I only wish I had found the above "fix" for this problem before I sent my T90 in for repair. I certainly would have gone this route first and tried it out. Don't get me wrong, the repair was quick and warranteed for 6 months, but $100 is still $100. I did find another "fix" but it is a little more drastic. The instructions were to remove the lense and strike the bottom of the camera on a carpeted floor. This is supposed to loosen the magnet. At the time I really didn't want to try that, since I thought more damage could result.The information below makes me think I could have loosened the magnet in that manner though. One point on the ruggedness of this camera. I picked up a T90 that had been dropped and the top cover is almost completely split in two. the right strap loop is gone,the meter mode button is gone, and the hot shoe looks like it had been dragged on the road. The camera still works,(it's not a pretty sight though). So I would probably try the "drop kick" method after trying the other procedure if that doesn't work. By the way I accept no responsibility for any damage resulting from the use of the "drop kick" method.

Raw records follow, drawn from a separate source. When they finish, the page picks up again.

What follows belongs to an exercise in optimizing a design on an open flow for small area, a short achievable clock period and few clock cycles per item; a production flow would make more cautious choices. Where RTL was checked, it was by simulation tests only, not by an equivalence proof against the original. No activity file was given, so power comes from the tool's default toggle rates.

## wip/raven
// div
module div(
    input                               clk,
    input                               resetn,
    input                               signed_div_i,
    input   [31:0]                   operand1_i,
    input   [31:0]                   operand2_i,
    input                               start_i,
    input                               annul_i,
    output  reg[63:0]          result_o,
    output  reg                         ready_o
);
localparam S_IDLE = 3'd0;
localparam S_NEG  = 3'd1;
localparam S_NORM = 3'd2;
localparam S_ITER = 3'd3;
localparam S_DONE = 3'd4;
reg [2:0]  state;
reg [31:0] rem;       
reg [32:0] dsr;       
reg [31:0] quo;
reg [4:0]  cnt;
reg [4:0]  lz_a;      
reg [4:0]  lz_b;      
reg        sa;        
reg        sb;        
wire sa_in = signed_div_i & operand1_i[31];
wire sb_in = signed_div_i & operand2_i[31];
wire b_zero = ~|operand2_i;
wire [32:0] b_ext = {sb_in, operand2_i};
wire neg_in = sa_in ^ sb_in;          
genvar k, i;
function [4:0] lzc32;
    input [31:0] v;
    input        s;
    reg [7:0] nz;
    reg [7:0] oh;
    reg [3:0] nb;
    reg [2:0] hi;
    integer n;
  ...
Size in the first run: ~1100 cells after synthesis, ~120 flip-flops, ~9300 um2 of cells after synthesis.
export LEC_CHECK = 0
export CAP_MARGIN = 20
export CORE_MARGIN = 2
export CORE_UTILIZATION = 55
export CTS_BUF_LIST = sky130_fd_sc_hd__clkbuf_8
export SETUP_SLACK_MARGIN = 1.5
export SLEW_MARGIN = 20
create_clock -name core_clock -period 5.0 [get_ports {clk}]
standard.sh (not shown) runs the stock make flow with config.mk's settings and CLKGATE_MAP_FILE= SYNTH_SCRIPT=/design/flow/synth_recipe.tcl, a recipe that flattens the netlist after the stock synthesis.
==> flow/flow/run.sh <==
#!/bin/bash
# The standard layout, with the ports buffered by buf_1 cells.
set -euo pipefail
bash standard.sh "BUFFER_PORTS_ARGS=-buffer_cell sky130_fd_sc_hd__buf_1" finish > standard_flow.log 2>&1
wip/raven reached the end of the flow, and the finished layout is clean on the timing, design-rule and antenna checks.
Testbench counts of wip/raven, summed over its fixed seeds: cycles 71,722, divisions 8,000.
The inputs of wip/xenon differ from those of wip/raven as listed below.
Settings: SETUP_SLACK_MARGIN changed from 1.5 to 1.8; CORE_UTILIZATION changed from 55 to 40.
==> flow/flow/run.sh <==
#!/bin/bash
# The standard layout, with the ports buffered by buf_2 cells.
set -euo pipefail
bash standard.sh "BUFFER_PORTS_ARGS=-buffer_cell sky130_fd_sc_hd__buf_2" finish > standard_flow.log 2>&1
### Flow results
- [wip/xenon] via count rose 312 relative to wip/raven
- Compared wip/raven against wip/xenon; multi-input combinational cell count within noise.
- Looking only at post-layout net count, and setting everything else aside, the higher value of wip/xenon and wip/raven goes to wip/xenon.
- Run comparison: wip/raven commonest non-fill, non-tap cell in the layout sky130_fd_sc_hd__buf_1; wip/xenon commonest non-fill, non-tap cell in the layout sky130_fd_sc_hd__buf_2
Edits applied to the flow inputs when going from wip/xenon to wip/tundra:
Settings: PLACE_DENSITY: unset -> 0.75; SETUP_SLACK_MARGIN: 1.8 -> 1.5; CORE_UTILIZATION: 40 -> 55.
## What came out
In the reports for wip/tundra and wip/xenon, the smaller global-route usage belongs to wip/xenon. wip/xenon reports its endpoint of the most critical setup path as rem[30] while wip/tundra reports rem[26]. [wip/tundra vs wip/xenon] worst setup slack: higher in wip/tundra. Diff wip/xenon -> wip/tundra: time the worst path needs with I/O delays and setup down 0.028 ns; post-route clock period utilization down 0.57 points; largest voltage drop on the vdd net flat.
Here is what was changed in the inputs of wip/quartz compared with wip/tundra.
Settings: PLACE_DENSITY: 0.75 -> unset.
==> flow/flow/run.sh <==
#!/bin/bash
# The standard layout, with the ports buffered by buf_2 cells and a clock tree
# without dummy loads.
set -euo pipefail
bash standard.sh "BUFFER_PORTS_ARGS=-buffer_cell sky130_fd_sc_hd__buf_2" \
  "CTS_ARGS=-sink_clustering_enable -repair_clock_nets -dont_use_dummy_load -buf_list sky130_fd_sc_hd__clkbuf_8" \
  finish > standard_flow.log 2>&1
Notes after the runs:
- Both conditions hold for wip/quartz: the flow ran to the end and the final layout passed the timing, design-rule and antenna checks.
- NOTE: share of post-route cells with drive strength above 1 in wip/quartz falls short of that of wip/tundra
- Total wire length ended up about 0.34% higher on wip/quartz than on wip/tundra.
- wip/quartz and wip/tundra ended up with nearly the same hold slack.
- Slowest library cell on the worst path = sky130_fd_sc_hd__dfxtp_1: wip/tundra; slowest library cell on the worst path = sky130_fd_sc_hd__edfxtp_1: wip/quartz
- Compared with wip/tundra, in wip/quartz number of nets in the finished design was more or less identical; required time reported for the critical path endpoint decreased by 0.04 ns relative to the old numbers; final critical-path required period now sits higher.

Another version of the RTL of div (not shown whole).
Size in the first run: about 1300 cells after synthesis, ~120 flip-flops, about 130 I/O pins, about 0.011 mm2 of cells after synthesis.
clock: 5.0 ns
lec_check: 0
cap_margin: 20
core_margin: 2
core_utilization: 40
setup_slack_margin: 2.0
slew_margin: 20
run.sh (not shown) runs the stock make flow with config.mk's settings and CLKGATE_MAP_FILE= SYNTH_SCRIPT=/design/flow/synth_recipe.tcl, a recipe that flattens the netlist after the stock synthesis.
Stock flow here: none of the scripts above is used.
Testbench counts at the start, summed over its fixed seeds: cycles 72,428, divisions 8,000.
Then changed:
--- a/flow/config.mk
+++ b/flow/config.mk
@@ -9,4 +9,3 @@
 export CORE_MARGIN = 2
 export CORE_UTILIZATION = 40
-export SETUP_SLACK_MARGIN = 2.0
 export SLEW_MARGIN = 20
After rerunning: Hold slack gets worse by 0.0072 ns; worst setup slack gets worse by 0.57 ns; register-to-register slack gets worse by 0.46 ns; global-route usage fell by 4.6 points; cell count fell by roughly a tenth; clock-buffer cell count rose by 2; utilization fell by 14 points; wire length fell by about a fifth.

Another version of the RTL of div (not shown whole).
Size in the first run: roughly 120 flip-flops, ~0.0098 mm2 of cells after synthesis.
// div
module div(
    input                               clk,
    input                               resetn,
    input                               signed_div_i,
    input   [31:0]                   operand1_i,
    input   [31:0]                   operand2_i,
    input                               start_i,
    input                               annul_i,
    output  reg[63:0]          result_o,
    output  reg                         ready_o
);
clock: 5.0 ns
lec_check: 0
cap_margin: 20
core_margin: 2
core_utilization: 55
setup_slack_margin: 1.7
slew_margin: 20
standard.sh (not shown) runs the stock make flow with config.mk's settings and CLKGATE_MAP_FILE= SYNTH_SCRIPT=/design/flow/synth_recipe.tcl, a recipe that flattens the netlist after the stock synthesis.
==> flow/flow/run.sh <==
#!/bin/bash
# The standard layout, with the ports buffered by buf_2 cells and a clock tree
# without dummy loads.
set -euo pipefail
bash standard.sh "BUFFER_PORTS_ARGS=-buffer_cell sky130_fd_sc_hd__buf_2" \
  "CTS_ARGS=-sink_clustering_enable -repair_clock_nets -dont_use_dummy_load -buf_list sky130_fd_sc_hd__clkbuf_8" \
  finish > standard_flow.log 2>&1
The first run ran to the end with no violations.
Testbench counts at the start, summed over its fixed seeds: cycles 71,183, divisions 8,000.
Next try:
- GPL_ROUTABILITY_DRIVEN: default -> 0
Result: Combinational power grows by about 2%. Die area is unchanged. Utilization is higher by 0.98 points.
Next try:
- CORE_UTILIZATION: 55 -> 50
- GPL_ROUTABILITY_DRIVEN: 0 -> default
- SETUP_SLACK_MARGIN: 1.7 -> 1.5
The new run ran to the end with no violations.
Combinational power came out lower by 5.5%.
Total power came out lower by 3.1%.
Non-clock buffer count came out lower by 11.
Count of clock-buffer cells in the layout does not change.
Routed wire length came out higher by 3.9%.
Area after synthesis does not change.
Design area came out lower by 2.3%.
Final cell count came out higher by 1.8%.

div with an RTL version that a note above also has.
Size in the first run: ~1,100 cells after synthesis, ~120 flip-flops, about 130 I/O pins, roughly 9300 um^2 of cells after synthesis.
==> flow/config.mk <==
export PLATFORM = sky130hd
export DESIGN_NAME = div
export DESIGN_NICKNAME = div
export VERILOG_FILES = /design/flow/design.v
export SDC_FILE = /design/flow/constraint.sdc
export NUM_CORES = 8
export LEC_CHECK = 0
export CAP_MARGIN = 20
export CORE_MARGIN = 2
export CORE_UTILIZATION = 56
export CTS_BUF_LIST = sky130_fd_sc_hd__clkbuf_8
export SETUP_SLACK_MARGIN = 1.5
export SLEW_MARGIN = 20
==> flow/constraint.sdc <==
create_clock -name core_clock -period 5.0 [get_ports {clk}]
set_input_delay 1.0000 -clock core_clock [delete_from_list [all_inputs] [get_ports {clk}]]
set_output_delay 1.0000 -clock core_clock [all_outputs]
set_load 0.01 [all_outputs]
==> flow/flow/run.sh <==
#!/bin/bash
# The standard layout, with the ports buffered by buf_2 cells.
set -euo pipefail
bash standard.sh "BUFFER_PORTS_ARGS=-buffer_cell sky130_fd_sc_hd__buf_2" finish > standard_flow.log 2>&1
Testbench counts at the start, summed over its fixed seeds: cycles 71,722, divisions 8,000.
Edit:
Settings changed: ABC_AREA set to 1, CORE_UTILIZATION 56 to 55.
=> Core utilization falls by 5.5 points. Cell area rises by about 0.35%. Power falls by about 10%.
Edit:
Settings changed: ABC_AREA 1 to unset.
Result: The changed run ran to the end with no violations; die area fell by about 6%; hold slack hardly moves; routed wire length decreases by about 9%; core utilization goes up by 3.3 points; count of clock-buffer cells in the layout is unchanged; register-to-register slack got worse by 100 ps; worst setup slack is worse by 100 ps; maximum frequency came out lower by about 3%.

-- Terry Taylor (, November 28, 2001.

Thanks for the input, I will probably go with sending the unit in for repair. I tried the long explanation method and that didn't work. I don't feel real comfortable with the dropping method (I had seen this described elsewhere as the rubber mallet method) as I don't want to change a $100 repair into a $350 repair.

-- Robert Rozell (, November 28, 2001.

My T90 had the same ticking sound when the shutter release button was depressed. I took the camera apart and cleaned the shutter magnet on the underside of the mirrorbox. When I reassembled the camera it worked like a charm. So I can confirm that the ticking sound and the EEE error is due to sticky shutter relase magnets.

The carpet sollution is only temporary. It's probably oil on the magnet, and it won't go away only ba banging it to a carpet. Every other trick is only temperary as well.

It's a lot of work to clean it, so I recomend sending it for a full check and cleaning.



-- Ketil Johansen (, November 28, 2001.

Yes, my reset procedure only lasts until the next time. I am deeply indebted to those who have posted their experience with sticky shutter magnets for shedding light on my T90 difficulties. Gratitude.

-- Robert Segal (, November 29, 2001.